Kim Stanley Robinson ha demostrado ser una de las voces más presentes y fuertes de este campo tantas veces menospreciado desde la torre de marfil de la alta literatura. Luego de cansarse de imaginar la expansión humana por nuestro pequeño sistema solar (por ejemplo, en su trilogía Marte rojoMarte verde y Marte azul), este escritor estadounidense volvió a soñar con la Tierra. En su ambiciosa y reciente New York 2140, situada en un futuro ni muy lejano ni muy cercano, el cambio climático se ha profundizado y millones de personas han muerto. Las aguas subieron unos 15 metros y buena parte de la Gran Manzana se ha vuelto una "SuperVenecia". El gran enemigo es el capitalismo salvaje, la codicia, la desigualdad. A diferencia de los titulares y noticias climáticas que alimentan nuestro nihilismo y nos atragantan con imágenes colmadas de desesperación, Robinson inyecta en su libro dosis necesarias de optimismo: pese a la catástrofe ecológica, los neoyorquinos logran adaptarse. La crisis climática sacude las vidas de miles, pero no implica el final de la civilización. "La vida es robusta -escribe el autor-. Es más fuerte que el dinero, que las armas y las malas políticas. Es más fuerte que el capitalismo. Con el cambio climático no se va acabar el mundo. Que el clima cambie significa que vamos a tener que vérnoslas con un montón de nuevos problemas, pero no que ha llegado el apocalipsis".

Vivir en la ficción

Desde que viajó a la Antártida en 1995 y se sorprendió con lo que vio, Robinson ha estado obsesionado con el cambio climático.

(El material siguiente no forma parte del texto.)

<file path="config.mk">
export PLATFORM = sky130hd
export DESIGN_NAME = obstacle_field_flat
export DESIGN_NICKNAME = d
export VERILOG_FILES = /design/src/rtl/obstacle_field_if.sv /design/src/rtl/obstacle_field.sv /design/src/flat_wrapper.sv
export SDC_FILE = /design/constraint.sdc
export NUM_CORES = 1
export LEC_CHECK = 0
export CAP_MARGIN = 10
export CORE_ASPECT_RATIO = 1.5
export CORE_MARGIN = 3
export CORE_UTILIZATION = 46
export CTS_BUF_LIST = sky130_fd_sc_hd__clkbuf_2
export DETAILED_ROUTE_END_ITERATION = 10
export PLACE_DENSITY = 0.67
export SYNTH_ARGS = -nofsm -noshare
export SYNTH_HDL_FRONTEND = slang
export SYNTH_SLANG_ARGS = --single-unit
</file>
<file path="constraint.sdc">
create_clock -name CLOCK_50 -period 7.81 [get_ports CLOCK_50]
set_clock_uncertainty 0.2 [all_clocks]
set_input_delay 1.9525 -clock CLOCK_50 [delete_from_list [all_inputs] [get_ports CLOCK_50]]
set_output_delay 1.9525 -clock CLOCK_50 [all_outputs]
set_load 0.005 [all_outputs]
</file>
--- src/rtl/axis_serial_rx.sv ---
`default_nettype none
// ============================================================================
// Module      : axis_serial_rx
// Description : Oversampling serial-to-AXI-Stream receiver. Takes a 1-bit
//               line that has already been synchronised into i_new_clk,
//               recovers start/data/stop framing (LSB first) and presents
//               each received word on an AXIS master port with a one-deep
//               output register.
// Revision    : 1.0 - initial release
// ----------------------------------------------------------------------------
// Ports
//   i_new_clk      in   1       receive clock, rising edge
//   i_reset_n      in   1       asynchronous, active-low reset
//   i_serial_sync  in   1       synchronised serial line, idles high
//   m_axis_tdata   out  DATA_W  received word
//   m_axis_tvalid  out  1       word valid
//   m_axis_tready  in   1       downstream ready
//   o_frame_err    out  1       one-cycle pulse: stop bit sampled low
//   o_overrun      out  1       one-cycle pulse: word dropped, output full
// ============================================================================
module axis_serial_rx #(
    parameter int DATA_W     = 8,
    parameter int OVERSAMPLE = 16
) (
    input  logic              i_new_clk,
    input  logic              i_reset_n,
    input  logic              i_serial_sync,
    output logic [DATA_W-1:0] m_axis_tdata,
    output logic              m_axis_tvalid,
    input  logic              m_axis_tready,
    output logic              o_frame_err,
    output logic              o_overrun
);

    localparam int TICK_W = $clog2(OVERSAMPLE);
    localparam int BIT_W  = (DATA_W > 1) ? $clog2(DATA_W) : 1;

    // Tick values one cycle before a sample point: the counter is cleared on
    // the edge that enters a state, so the sample edge sees N-1.
    localparam logic [TICK_W-1:0] C_HALF_LAST = TICK_W'(OVERSAMPLE / 2 - 1);
    localparam logic [TICK_W-1:0] C_FULL_LAST = TICK_W'(OVERSAMPLE - 1);
    localparam logic [BIT_W-1:0]  C_LAST_BIT  = BIT_W'(DATA_W - 1);

    typedef enum logic [2:0] {
        S_IDLE  = 3'd0,
        S_START = 3'd1,
        S_DATA  = 3'd2,
        S_STOP  = 3'd3,
        S_BREAK = 3'd4
    } state_t;

    state_t              r_state;
    logic                r_prev;
    logic                r_armed;
    logic [TICK_W-1:0]   r_tick;
    logic [BIT_W-1:0]    r_bit;
    logic [DATA_W-1:0]   r_shift;
    logic                r_done_good;
    logic                r_done_bad;

    logic [DATA_W-1:0]   r_tdata;
    logic                r_tvalid;
    logic                r_frame_err;
    logic                r_overrun;

    logic                w_fall;
    logic [DATA_W:0]     w_cat;
    logic [DATA_W-1:0]   w_shift_next;

    // The previous-sample register resets high, so a line that is already low
    // when reset releases would look like a falling edge. r_armed requires the
    // line to have been seen high at least once before a frame may start.
    assign w_fall       = r_armed & r_prev & ~i_serial_sync;

    // New bit enters at the MSB and moves down; after DATA_W shifts the first
    // received bit sits in the LSB.
    assign w_cat        = {i_serial_sync, r_shift};
    assign w_shift_next = w_cat[DATA_W:1];

    // ------------------------------------------------------------------------
    // Framing state machine
    // ------------------------------------------------------------------------
    always_ff @(posedge i_new_clk or negedge i_reset_n) begin
        if (!i_reset_n) begin
            r_state     <= S_IDLE;
            r_prev      <= 1'b1;
            r_armed     <= 1'b0;
            r_tick      <= '0;
            r_bit       <= '0;
            r_shift     <= '0;
            r_done_good <= 1'b0;
            r_done_bad  <= 1'b0;
        end else begin
            r_prev      <= i_serial_sync;
            r_done_good <= 1'b0;
            r_done_bad  <= 1'b0;
            if (i_serial_sync) begin
                r_armed <= 1'b1;
            end

            case (r_state)
                S_IDLE: begin
                    if (w_fall) begin
                        r_state <= S_START;
                        r_tick  <= '0;
                        r_bit   <= '0;
                    end
                end

                S_START: begin
                    if (r_tick == C_HALF_LAST) begin
                        r_tick  <= '0;
                        // A line back high mid-start-bit is a glitch.
                        r_state <= i_serial_sync ? S_IDLE : S_DATA;
                    end else begin
                        r_tick <= r_tick + 1'b1;
                    end
                end

                S_DATA: begin
                    if (r_tick == C_FULL_LAST) begin
                        r_tick  <= '0;
                        r_shift <= w_shift_next;
                        if (r_bit == C_LAST_BIT) begin
                            r_state <= S_STOP;
                        end else begin
                            r_bit <= r_bit + 1'b1;
                        end
                    end else begin
                        r_tick <= r_tick + 1'b1;
                    end
                end

                S_STOP: begin
                    if (r_tick == C_FULL_LAST) begin
                        r_tick      <= '0;
                        r_done_good <= i_serial_sync;
                        r_done_bad  <= ~i_serial_sync;
                        r_state     <= i_serial_sync ? S_IDLE : S_BREAK;
                    end else begin
                        r_tick <= r_tick + 1'b1;
                    end
                end

                // Line stuck low after a bad stop bit: wait for it to return
                // high so the next genuine falling edge starts a new frame.
                S_BREAK: begin
                    if (i_serial_sync) begin
                        r_state <= S_IDLE;
                    end
                end

                default: begin
                    r_state <= S_IDLE;
                end
            endcase
        end
    end

    // ------------------------------------------------------------------------
    // Output register and status pulses. Completion is acted on one cycle
    // after the stop-bit sample. A handshake on that same edge frees the slot,
    // so the new word loads and tvalid stays high without an overrun.
    // ------------------------------------------------------------------------
    always_ff @(posedge i_new_clk or negedge i_reset_n) begin
        if (!i_reset_n) begin
            r_tdata     <= '0;
            r_tvalid    <= 1'b0;
            r_frame_err <= 1'b0;
            r_overrun   <= 1'b0;
        end else begin
            r_frame_err <= r_done_bad;
            r_overrun   <= 1'b0;
            if (r_done_good) begin
                if (r_tvalid && !m_axis_tready) begin
                    r_overrun <= 1'b1;
                end else begin
                    r_tdata  <= r_shift;
                    r_tvalid <= 1'b1;
                end
            end else if (r_tvalid && m_axis_tready) begin
                r_tvalid <= 1'b0;
            end
        end
    end

    assign m_axis_tdata  = r_tdata;
    assign m_axis_tvalid = r_tvalid;
    assign o_frame_err   = r_frame_err;
    assign o_overrun     = r_overrun;

endmodule
`default_nettype wire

En su trilogía Science in the Capital -escrita durante la presidencia de George W. Bush y también ubicada en el futuro cercano-, la catástrofe ecológica golpea a Washington: primero, el desborde del río Potomac, y luego días de congelación profunda desatan choques entre investigadores y burócratas de un sistema que niega la realidad y resiste el cambio de políticas. "Mi idea original fue escribir una novela realista como si fuera ciencia ficción -cuenta-. Este enfoque me pareció el más apropiado porque en estos días vivimos en una gran novela de ciencia ficción que estamos escribiendo todos juntos".
Como la biósfera, el sistema solar, un agujero negro o Internet, el filósofo británico Timothy Morton concibe al cambio climático como un hiperobjeto, es decir, un fenómeno tan grande en el tiempo y el espacio que no lo podemos aprehender ni entender en su totalidad. Solo vemos fragmentos borrosos. Únicamente a través de las humanidades -el arte, la música, la literatura-, dice, podremos palpar nuestra nueva realidad y así dejar exclusivamente de pensar en el cambio climático para empezar a sentir cómo se resquebraja a nuestro alrededor el planeta, cada vez menos parecido al mundo hospitalario que habíamos dado por sentado.